> DATA FOR THIS TASK:
- - - - - - -
What follows belongs to an exercise in optimizing a design on an open flow for small area, a short achievable clock period and few clock cycles; a production flow would make more cautious choices.
Where RTL was checked, it was by simulation tests only, not by an equivalence proof against the original.

==> fjord <==
## matmul_sequencer
module matmul_sequencer (
  input  logic       clk,
  input  logic       rst,
  input  logic       rx_valid,
  input  logic [7:0] rx_data,
  output logic [7:0] tx_data,
  output logic       tx_valid,
  input  logic       tx_ready,
  output logic       busy,
  output logic       done,
  output logic       err
);
export LEC_CHECK = 0
export CAP_MARGIN = 20
export CORE_MARGIN = 2
export CORE_UTILIZATION = 40
export PLACE_DENSITY = 0.6
export SLEW_MARGIN = 20
create_clock -name core_clock -period 11.0 [get_ports {clk}]
standard.sh (not shown) runs the stock make flow with config.mk's settings and CLKGATE_MAP_FILE= SYNTH_SCRIPT=/design/flow/synth_recipe.tcl, a recipe that flattens the netlist after the stock synthesis.
==> flow/flow/run.sh <==
#!/bin/bash
set -euo pipefail
bash standard.sh SETUP_SLACK_MARGIN=7.65 CTS_CLUSTER_SIZE=25 CTS_CLUSTER_DIAMETER=70 finish > standard.log 2>&1
==> inputs of nickel, as changes to fjord <==
--- a/flow/design.v
+++ b/flow/design.v
@@ -8,14 +8,13 @@
   input  logic       tx_ready,
   output logic       busy,
   output logic       done,
   output logic       err
 );
   localparam logic [1:0] S_HDR = 2'd0, S_A = 2'd1, S_B = 2'd2, S_RUN = 2'd3;
-  logic [1:0]  st_q, st, bcnt_q, hcnt_q, lph_q;
-  logic        hv_q;
+  logic [1:0]  st_q, bcnt_q, hcnt_q, lph_q;
   logic [1:0]  mm1_q, nm1_q, pm1_q, ci_q, ck_q;
   logic [23:0] word_q;
   logic        nz_q, busy_q, done_q, err_q;
   logic [31:0] hw_q;
   logic [1:0]  tk_q, tr_q, tj_q;
   logic        tfirst_q, tfinal_q, apend_q;
@@ -34,20 +33,19 @@
   logic [1:0]  wb_q, oi_q, oj_q;
   logic        oall_q;
   logic [7:0]  tx_data_q;
   logic        tx_valid_q, tx_last_q, txe_q, run;
   logic        rxv, wend, hdr_ok, bload, going_busy, awe;
   logic [31:0] word_d;
-  assign st     = hv_q ? S_A : st_q;
-  assign run    = (st == S_RUN);
+  assign run    = (st_q == S_RUN);
   assign rxv    = rx_valid & ~run;
   assign wend   = rxv & (bcnt_q == 2'd3);
   assign word_d = {word_q, rx_data};
   assign hdr_ok = ~nz_q & (rx_data[7:3] == 5'd0) & (rx_data[2:0] != 3'd0) &
                   ~(rx_data[2] & (rx_data[1:0] != 2'd0));
-  assign bload  = wend & (st == S_B);
+  assign bload  = wend & (st_q == S_B);
   assign going_busy = bload & (ci_q == nm1_q) & (ck_q == pm1_q);
   assign awe    = apend_q & ((lph_q + 2'd1) == tr_q);
   always_ff @(posedge clk) begin
     if (rxv) word_q <= word_d[23:0];
     if (wend) hw_q <= word_d;
   end
@@ -76,13 +74,13 @@
     end
   end
   logic [1:0]  ksel;
   logic [31:0] anext;
   logic [32:0] ax;
   logic [15:0] bone_q, btwo_q, bneg_q;
-  assign ksel  = (bcnt_q == 2'd3 && st == S_B) ? ci_q : tk_q;
+  assign ksel  = (bcnt_q == 2'd3 && st_q == S_B) ? ci_q : tk_q;
   assign anext = ains[ksel];
   assign ax    = {anext, 1'b0};
   always_ff @(posedge clk) begin
     for (int i = 0; i < 16; i++) begin
       bone_q[i] <= ax[2*i] ^ ax[2*i+1];
       btwo_q[i] <= (ax[2*i+2] & ~ax[2*i+1] & ~ax[2*i]) |
@@ -1327,13 +1325,13 @@
   assign txfree   = txe_q | tx_ready;
   assign busy_eff = run | going_busy;
   assign tx_go    = txfree & busy_eff;
   assign w_to_tx  = tx_go & wv_q;
   assign wfree    = ~wv_q | (txfree & run & (wb_q == 2'd3));
   assign src      = cr[oj_q][0];
-  assign avail    = st[1] & ~oall_q & ((lph_q + 2'd2) == oi_q) &
+  assign avail    = st_q[1] & ~oall_q & ((lph_q + 2'd2) == oi_q) &
                     (({1'b0, oj_q} < fcol_q) | (wfin_q & (wfj_q == oj_q)));
   assign load     = avail & wfree;
   assign direct   = load & tx_go & ~wv_q;
   always_comb begin
     unique case (wb_q)
       2'd0:    wbyte = w_q[31:24];
@@ -1350,13 +1348,12 @@
     if (load) w_q <= src;
     if (tx_go) tx_data_q <= wv_q ? wbyte : src[31:24];
   end
   always_ff @(posedge clk or posedge rst) begin
     if (rst) begin
       st_q      <= S_HDR;
-      hv_q      <= 1'b0;
       bcnt_q    <= '0;
       hcnt_q    <= '0;
       lph_q     <= '0;
       mm1_q     <= '0;
       nm1_q     <= '0;
       pm1_q     <= '0;
@@ -1388,20 +1385,18 @@
       oall_q    <= 1'b0;
       tx_valid_q <= 1'b0;
       tx_last_q <= 1'b0;
     end else begin
       done_q <= 1'b0;
       err_q  <= 1'b0;
-      hv_q   <= 1'b0;
-      if (hv_q) st_q <= S_A;
       lph_q  <= lph_q + 2'd1;
       if (rxv) begin
         bcnt_q <= bcnt_q + 2'd1;
         nz_q   <= (bcnt_q == 2'd3) ? 1'b0 : (nz_q | (rx_data != 8'd0));
       end
-      unique case (st)
+      unique case (st_q)
         S_HDR: begin
           ci_q <= '0;
           ck_q <= '0;
           if (rxv) lph_q <= 2'd0;
           if (wend) begin
             unique case (hcnt_q)
@@ -1413,13 +1408,13 @@
               err_q  <= 1'b1;
               hcnt_q <= '0;
             end else begin
               hcnt_q <= hcnt_q + 2'd1;
               if (hcnt_q == 2'd2) begin
                 hcnt_q <= '0;
-                hv_q   <= 1'b1;
+                st_q   <= S_A;
               end
             end
           end
         end
         S_A: if (wend) begin
           tk_q    <= ck_q;
@@ -1454,22 +1449,22 @@
           end else begin
             ck_q <= ck_q + 2'd1;
           end
         end
         default: ;
       endcase
-      if (awe && !(st == S_A && wend)) apend_q <= 1'b0;
+      if (awe && !(st_q == S_A && wend)) apend_q <= 1'b0;
       if (bload) pc_q <= 3'd4;
       else if (pc_q != 3'd0) pc_q <= pc_q - 3'd1;
       s2v_q    <= (pc_q != 3'd0);
       s2j_q    <= tj_q;
       s2fin_q  <= tfinal_q;
       s2last_q <= (pc_q == 3'd1);
       wfin_q   <= s2v_q & s2fin_q;
       wfj_q    <= s2j_q;
-      if (st == S_HDR) fcol_q <= '0;
+      if (st_q == S_HDR) fcol_q <= '0;
       else if (s2v_q && s2fin_q && s2last_q) fcol_q <= fcol_q + 3'd1;
       if (load) begin
         wv_q    <= 1'b1;
         wb_q    <= direct ? 2'd1 : 2'd0;
         wlast_q <= (oi_q == mm1_q) && (oj_q == pm1_q);
         if (oj_q == pm1_q) begin
==> inputs of quartz, as changes to fjord <==
--- a/flow/design.v
+++ b/flow/design.v
@@ -8,14 +8,13 @@
   input  logic       tx_ready,
   output logic       busy,
   output logic       done,
   output logic       err
 );
   localparam logic [1:0] S_HDR = 2'd0, S_A = 2'd1, S_B = 2'd2, S_RUN = 2'd3;
-  logic [1:0]  st_q, st, bcnt_q, hcnt_q, lph_q;
-  logic        hv_q;
+  logic [1:0]  st_q, bcnt_q, hcnt_q, lph_q;
   logic [1:0]  mm1_q, nm1_q, pm1_q, ci_q, ck_q;
   logic [23:0] word_q;
   logic        nz_q, busy_q, done_q, err_q;
   logic [31:0] hw_q;
   logic [1:0]  tk_q, tr_q, tj_q;
   logic        tfirst_q, tfinal_q, apend_q;
@@ -31,23 +30,21 @@
   logic [2:0]  fcol_q;
   logic [31:0] w_q;
   logic        wv_q, wlast_q;
   logic [1:0]  wb_q, oi_q, oj_q;
   logic        oall_q;
   logic [7:0]  tx_data_q;
-  logic        tx_valid_q, tx_last_q, txe_q, run;
+  logic        tx_valid_q, tx_last_q;
   logic        rxv, wend, hdr_ok, bload, going_busy, awe;
   logic [31:0] word_d;
-  assign st     = hv_q ? S_A : st_q;
-  assign run    = (st == S_RUN);
-  assign rxv    = rx_valid & ~run;
+  assign rxv    = rx_valid & ~busy_q;
   assign wend   = rxv & (bcnt_q == 2'd3);
   assign word_d = {word_q, rx_data};
   assign hdr_ok = ~nz_q & (rx_data[7:3] == 5'd0) & (rx_data[2:0] != 3'd0) &
                   ~(rx_data[2] & (rx_data[1:0] != 2'd0));
-  assign bload  = wend & (st == S_B);
+  assign bload  = wend & (st_q == S_B);
   assign going_busy = bload & (ci_q == nm1_q) & (ck_q == pm1_q);
   assign awe    = apend_q & ((lph_q + 2'd1) == tr_q);
   always_ff @(posedge clk) begin
     if (rxv) word_q <= word_d[23:0];
     if (wend) hw_q <= word_d;
   end
@@ -76,13 +73,13 @@
     end
   end
   logic [1:0]  ksel;
   logic [31:0] anext;
   logic [32:0] ax;
   logic [15:0] bone_q, btwo_q, bneg_q;
-  assign ksel  = (bcnt_q == 2'd3 && st == S_B) ? ci_q : tk_q;
+  assign ksel  = (bcnt_q == 2'd3 && st_q == S_B) ? ci_q : tk_q;
   assign anext = ains[ksel];
   assign ax    = {anext, 1'b0};
   always_ff @(posedge clk) begin
     for (int i = 0; i < 16; i++) begin
       bone_q[i] <= ax[2*i] ^ ax[2*i+1];
       btwo_q[i] <= (ax[2*i+2] & ~ax[2*i+1] & ~ax[2*i]) |
@@ -1320,43 +1317,38 @@
   assign t_s[31] = c271;
   assign t_c[31] = s272;
   always_ff @(posedge clk) cut_q <= cut_d;
   logic        take, txfree, busy_eff, tx_go, w_to_tx, wfree, avail, load, direct;
   logic [31:0] src;
   logic [7:0]  wbyte;
-  assign take     = ~txe_q & tx_ready;
-  assign txfree   = txe_q | tx_ready;
-  assign busy_eff = run | going_busy;
+  assign take     = tx_valid_q & tx_ready;
+  assign txfree   = ~tx_valid_q | tx_ready;
+  assign busy_eff = busy_q | going_busy;
   assign tx_go    = txfree & busy_eff;
   assign w_to_tx  = tx_go & wv_q;
-  assign wfree    = ~wv_q | (txfree & run & (wb_q == 2'd3));
+  assign wfree    = ~wv_q | (w_to_tx & (wb_q == 2'd3));
   assign src      = cr[oj_q][0];
-  assign avail    = st[1] & ~oall_q & ((lph_q + 2'd2) == oi_q) &
+  assign avail    = st_q[1] & ~oall_q & ((lph_q + 2'd2) == oi_q) &
                     (({1'b0, oj_q} < fcol_q) | (wfin_q & (wfj_q == oj_q)));
   assign load     = avail & wfree;
   assign direct   = load & tx_go & ~wv_q;
   always_comb begin
     unique case (wb_q)
       2'd0:    wbyte = w_q[31:24];
       2'd1:    wbyte = w_q[23:16];
       2'd2:    wbyte = w_q[15:8];
       default: wbyte = w_q[7:0];
     endcase
   end
-  always_ff @(posedge clk or posedge rst) begin
-    if (rst) txe_q <= 1'b1;
-    else if (tx_go) txe_q <= ~(wv_q | direct);
-  end
   always_ff @(posedge clk) begin
     if (load) w_q <= src;
     if (tx_go) tx_data_q <= wv_q ? wbyte : src[31:24];
   end
   always_ff @(posedge clk or posedge rst) begin
     if (rst) begin
       st_q      <= S_HDR;
-      hv_q      <= 1'b0;
       bcnt_q    <= '0;
       hcnt_q    <= '0;
       lph_q     <= '0;
       mm1_q     <= '0;
       nm1_q     <= '0;
       pm1_q     <= '0;
@@ -1388,38 +1380,36 @@
       oall_q    <= 1'b0;
       tx_valid_q <= 1'b0;
       tx_last_q <= 1'b0;
     end else begin
       done_q <= 1'b0;
       err_q  <= 1'b0;
-      hv_q   <= 1'b0;
-      if (hv_q) st_q <= S_A;
       lph_q  <= lph_q + 2'd1;
       if (rxv) begin
         bcnt_q <= bcnt_q + 2'd1;
         nz_q   <= (bcnt_q == 2'd3) ? 1'b0 : (nz_q | (rx_data != 8'd0));
       end
-      unique case (st)
+      unique case (st_q)
         S_HDR: begin
-          ci_q <= '0;
-          ck_q <= '0;
           if (rxv) lph_q <= 2'd0;
           if (wend) begin
-            unique case (hcnt_q)
-              2'd0:    mm1_q <= rx_data[1:0] - 2'd1;
-              2'd1:    nm1_q <= rx_data[1:0] - 2'd1;
-              default: pm1_q <= rx_data[1:0] - 2'd1;
-            endcase
             if (!hdr_ok) begin
               err_q  <= 1'b1;
               hcnt_q <= '0;
             end else begin
+              unique case (hcnt_q)
+                2'd0:    mm1_q <= rx_data[1:0] - 2'd1;
+                2'd1:    nm1_q <= rx_data[1:0] - 2'd1;
+                default: pm1_q <= rx_data[1:0] - 2'd1;
+              endcase
               hcnt_q <= hcnt_q + 2'd1;
               if (hcnt_q == 2'd2) begin
                 hcnt_q <= '0;
-                hv_q   <= 1'b1;
+                st_q   <= S_A;
+                ci_q   <= '0;
+                ck_q   <= '0;
               end
             end
           end
         end
         S_A: if (wend) begin
           tk_q    <= ck_q;
@@ -1454,22 +1444,22 @@
           end else begin
             ck_q <= ck_q + 2'd1;
           end
         end
         default: ;
       endcase
-      if (awe && !(st == S_A && wend)) apend_q <= 1'b0;
+      if (awe && !(st_q == S_A && wend)) apend_q <= 1'b0;
       if (bload) pc_q <= 3'd4;
       else if (pc_q != 3'd0) pc_q <= pc_q - 3'd1;
       s2v_q    <= (pc_q != 3'd0);
       s2j_q    <= tj_q;
       s2fin_q  <= tfinal_q;
       s2last_q <= (pc_q == 3'd1);
       wfin_q   <= s2v_q & s2fin_q;
       wfj_q    <= s2j_q;
-      if (st == S_HDR) fcol_q <= '0;
+      if (st_q == S_HDR) fcol_q <= '0;
       else if (s2v_q && s2fin_q && s2last_q) fcol_q <= fcol_q + 3'd1;
       if (load) begin
         wv_q    <= 1'b1;
         wb_q    <= direct ? 2'd1 : 2'd0;
         wlast_q <= (oi_q == mm1_q) && (oj_q == pm1_q);
         if (oj_q == pm1_q) begin
==> flow/flow/run.sh (replaced) <==
#!/bin/bash
set -euo pipefail
bash standard.sh SETUP_SLACK_MARGIN=7.75 CTS_CLUSTER_SIZE=25 CTS_CLUSTER_DIAMETER=70 finish > standard.log 2>&1
==> inputs of xenon, as changes to fjord <==
--- a/flow/design.v
+++ b/flow/design.v
@@ -8,13 +8,13 @@
   input  logic       tx_ready,
   output logic       busy,
   output logic       done,
   output logic       err
 );
   localparam logic [1:0] S_HDR = 2'd0, S_A = 2'd1, S_B = 2'd2, S_RUN = 2'd3;
-  logic [1:0]  st_q, st, bcnt_q, hcnt_q, lph_q;
+  logic [1:0]  st_q, bcnt_q, hcnt_q, lph_q;
   logic        hv_q;
   logic [1:0]  mm1_q, nm1_q, pm1_q, ci_q, ck_q;
   logic [23:0] word_q;
   logic        nz_q, busy_q, done_q, err_q;
   logic [31:0] hw_q;
   logic [1:0]  tk_q, tr_q, tj_q;
@@ -34,20 +34,19 @@
   logic [1:0]  wb_q, oi_q, oj_q;
   logic        oall_q;
   logic [7:0]  tx_data_q;
   logic        tx_valid_q, tx_last_q, txe_q, run;
   logic        rxv, wend, hdr_ok, bload, going_busy, awe;
   logic [31:0] word_d;
-  assign st     = hv_q ? S_A : st_q;
-  assign run    = (st == S_RUN);
+  assign run    = (st_q == S_RUN);
   assign rxv    = rx_valid & ~run;
   assign wend   = rxv & (bcnt_q == 2'd3);
   assign word_d = {word_q, rx_data};
   assign hdr_ok = ~nz_q & (rx_data[7:3] == 5'd0) & (rx_data[2:0] != 3'd0) &
                   ~(rx_data[2] & (rx_data[1:0] != 2'd0));
-  assign bload  = wend & (st == S_B);
+  assign bload  = wend & (st_q == S_B);
   assign going_busy = bload & (ci_q == nm1_q) & (ck_q == pm1_q);
   assign awe    = apend_q & ((lph_q + 2'd1) == tr_q);
   always_ff @(posedge clk) begin
     if (rxv) word_q <= word_d[23:0];
     if (wend) hw_q <= word_d;
   end
@@ -76,13 +75,13 @@
     end
   end
   logic [1:0]  ksel;
   logic [31:0] anext;
   logic [32:0] ax;
   logic [15:0] bone_q, btwo_q, bneg_q;
-  assign ksel  = (bcnt_q == 2'd3 && st == S_B) ? ci_q : tk_q;
+  assign ksel  = (bcnt_q == 2'd3 && st_q == S_B) ? ci_q : tk_q;
   assign anext = ains[ksel];
   assign ax    = {anext, 1'b0};
   always_ff @(posedge clk) begin
     for (int i = 0; i < 16; i++) begin
       bone_q[i] <= ax[2*i] ^ ax[2*i+1];
       btwo_q[i] <= (ax[2*i+2] & ~ax[2*i+1] & ~ax[2*i]) |
@@ -1327,13 +1326,13 @@
   assign txfree   = txe_q | tx_ready;
   assign busy_eff = run | going_busy;
   assign tx_go    = txfree & busy_eff;
   assign w_to_tx  = tx_go & wv_q;
   assign wfree    = ~wv_q | (txfree & run & (wb_q == 2'd3));
   assign src      = cr[oj_q][0];
-  assign avail    = st[1] & ~oall_q & ((lph_q + 2'd2) == oi_q) &
+  assign avail    = st_q[1] & ~oall_q & ((lph_q + 2'd2) == oi_q) &
                     (({1'b0, oj_q} < fcol_q) | (wfin_q & (wfj_q == oj_q)));
   assign load     = avail & wfree;
   assign direct   = load & tx_go & ~wv_q;
   always_comb begin
     unique case (wb_q)
       2'd0:    wbyte = w_q[31:24];
@@ -1395,17 +1394,17 @@
       if (hv_q) st_q <= S_A;
       lph_q  <= lph_q + 2'd1;
       if (rxv) begin
         bcnt_q <= bcnt_q + 2'd1;
         nz_q   <= (bcnt_q == 2'd3) ? 1'b0 : (nz_q | (rx_data != 8'd0));
       end
-      unique case (st)
+      unique case (st_q)
         S_HDR: begin
           ci_q <= '0;
           ck_q <= '0;
-          if (rxv) lph_q <= 2'd0;
+          if (rxv && !hv_q) lph_q <= 2'd0;
           if (wend) begin
             unique case (hcnt_q)
               2'd0:    mm1_q <= rx_data[1:0] - 2'd1;
               2'd1:    nm1_q <= rx_data[1:0] - 2'd1;
               default: pm1_q <= rx_data[1:0] - 2'd1;
             endcase
@@ -1454,22 +1453,22 @@
           end else begin
             ck_q <= ck_q + 2'd1;
           end
         end
         default: ;
       endcase
-      if (awe && !(st == S_A && wend)) apend_q <= 1'b0;
+      if (awe && !(st_q == S_A && wend)) apend_q <= 1'b0;
       if (bload) pc_q <= 3'd4;
       else if (pc_q != 3'd0) pc_q <= pc_q - 3'd1;
       s2v_q    <= (pc_q != 3'd0);
       s2j_q    <= tj_q;
       s2fin_q  <= tfinal_q;
       s2last_q <= (pc_q == 3'd1);
       wfin_q   <= s2v_q & s2fin_q;
       wfj_q    <= s2j_q;
-      if (st == S_HDR) fcol_q <= '0;
+      if (st_q == S_HDR) fcol_q <= '0;
       else if (s2v_q && s2fin_q && s2last_q) fcol_q <= fcol_q + 3'd1;
       if (load) begin
         wv_q    <= 1'b1;
         wb_q    <= direct ? 2'd1 : 2'd0;
         wlast_q <= (oi_q == mm1_q) && (oj_q == pm1_q);
         if (oj_q == pm1_q) begin
==> flow/flow/run.sh (replaced) <==
#!/bin/bash
set -euo pipefail
bash standard.sh SETUP_SLACK_MARGIN=7.65 CTS_CLUSTER_SIZE=25 CTS_CLUSTER_DIAMETER=70 ABC_AREA=1 finish > standard.log 2>&1
==> notes.md <==
status: complete, no violations
Reg area: 27700 sq um
via count: 34375
cell chain of the critical path: buf_2
sequential area share after synthesis: 55.80%
synthesized netlist cell count: 4886
multi-input combinational area share: 34.54%
fin worst setup slack: 7.561 ns
hpwl dp: 89.85 mm
hold_ws: 0.3026 ns
That was xenon.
- - - - - - -
> TASK OBJECTIVE:
Where a line of the entries contains "inputs", report that line.

> WRITTEN ANSWER:
==> inputs of nickel, as changes to fjord <==
==> inputs of quartz, as changes to fjord <==
==> inputs of xenon, as changes to fjord <==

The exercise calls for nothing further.